The listing below must be copied exactly and in full.

***** Task input *****

<file path="config.mk">
export PLATFORM = sky130hd
export DESIGN_NAME = rss_front
export DESIGN_NICKNAME = d
export VERILOG_FILES = /design/src/rtl/core/running_sample_statistics_top_assert.svh /design/src/rtl/core/rss_pkg.sv /design/src/rtl/core/rss_front.sv
export SDC_FILE = /design/constraint.sdc
export NUM_CORES = 1
export LEC_CHECK = 0
export BUFFER_PORTS_ARGS = -buffer_cell sky130_fd_sc_hd__buf_2
export CAP_MARGIN = 15
export CORE_MARGIN = 2
export CORE_UTILIZATION = 39
export DETAILED_ROUTE_END_ITERATION = 7
export GPL_TIMING_DRIVEN = 0
export HOLD_SLACK_MARGIN = 0.15
export SLEW_MARGIN = 0
export SYNTH_ARGS = -nofsm -noshare
export SYNTH_HDL_FRONTEND = slang
export SYNTH_SLANG_ARGS = --single-unit
</file>
<file path="constraint.sdc">
create_clock -name clock -period 8.75 [get_ports clock]
set_input_delay 1.75 -clock clock [delete_from_list [all_inputs] [get_ports clock]]
set_output_delay 1.75 -clock clock [all_outputs]
set_load 0.01 [all_outputs]
</file>
## config.mk

```make
export PLATFORM = sky130hd
export DESIGN_NAME = rss_back
export DESIGN_NICKNAME = d
export VERILOG_FILES = /design/src/rtl/core/running_sample_statistics_top_assert.svh /design/src/rtl/core/rss_pkg.sv /design/src/rtl/core/rss_back.sv
export SDC_FILE = /design/constraint.sdc
export NUM_CORES = 2
export LEC_CHECK = 0
export BUFFER_PORTS_ARGS = -buffer_cell sky130_fd_sc_hd__buf_2
export CORE_AREA = 4 4 582 440
export CTS_CLUSTER_SIZE = 10
export DETAILED_ROUTE_END_ITERATION = 6
export DIE_AREA = 0 0 586 444
export PLACE_DENSITY = 0.61
export SLEW_MARGIN = 20
export SYNTH_ARGS = -nofsm -noshare
export SYNTH_HDL_FRONTEND = slang
export SYNTH_SLANG_ARGS = --single-unit
```

## constraint.sdc

```tcl
create_clock -name clock -period 17.5 [get_ports clock]
set_clock_uncertainty 0.05 [all_clocks]
set_input_delay 0 -clock clock [delete_from_list [all_inputs] [get_ports clock]]
set_output_delay 0 -clock clock [all_outputs]
set_load 0.01 [all_outputs]
```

*****

◆ Exercise response:
<file path="config.mk">
export PLATFORM = sky130hd
export DESIGN_NAME = rss_front
export DESIGN_NICKNAME = d
export VERILOG_FILES = /design/src/rtl/core/running_sample_statistics_top_assert.svh /design/src/rtl/core/rss_pkg.sv /design/src/rtl/core/rss_front.sv
export SDC_FILE = /design/constraint.sdc
export NUM_CORES = 1
export LEC_CHECK = 0
export BUFFER_PORTS_ARGS = -buffer_cell sky130_fd_sc_hd__buf_2
export CAP_MARGIN = 15
export CORE_MARGIN = 2
export CORE_UTILIZATION = 39
export DETAILED_ROUTE_END_ITERATION = 7
export GPL_TIMING_DRIVEN = 0
export HOLD_SLACK_MARGIN = 0.15
export SLEW_MARGIN = 0
export SYNTH_ARGS = -nofsm -noshare
export SYNTH_HDL_FRONTEND = slang
export SYNTH_SLANG_ARGS = --single-unit
</file>
<file path="constraint.sdc">
create_clock -name clock -period 8.75 [get_ports clock]
set_input_delay 1.75 -clock clock [delete_from_list [all_inputs] [get_ports clock]]
set_output_delay 1.75 -clock clock [all_outputs]
set_load 0.01 [all_outputs]
</file>
## config.mk

```make
export PLATFORM = sky130hd
export DESIGN_NAME = rss_back
export DESIGN_NICKNAME = d
export VERILOG_FILES = /design/src/rtl/core/running_sample_statistics_top_assert.svh /design/src/rtl/core/rss_pkg.sv /design/src/rtl/core/rss_back.sv
export SDC_FILE = /design/constraint.sdc
export NUM_CORES = 2
export LEC_CHECK = 0
export BUFFER_PORTS_ARGS = -buffer_cell sky130_fd_sc_hd__buf_2
export CORE_AREA = 4 4 582 440
export CTS_CLUSTER_SIZE = 10
export DETAILED_ROUTE_END_ITERATION = 6
export DIE_AREA = 0 0 586 444
export PLACE_DENSITY = 0.61
export SLEW_MARGIN = 20
export SYNTH_ARGS = -nofsm -noshare
export SYNTH_HDL_FRONTEND = slang
export SYNTH_SLANG_ARGS = --single-unit
```

## constraint.sdc

```tcl
create_clock -name clock -period 17.5 [get_ports clock]
set_clock_uncertainty 0.05 [all_clocks]
set_input_delay 0 -clock clock [delete_from_list [all_inputs] [get_ports clock]]
set_output_delay 0 -clock clock [all_outputs]
set_load 0.01 [all_outputs]
```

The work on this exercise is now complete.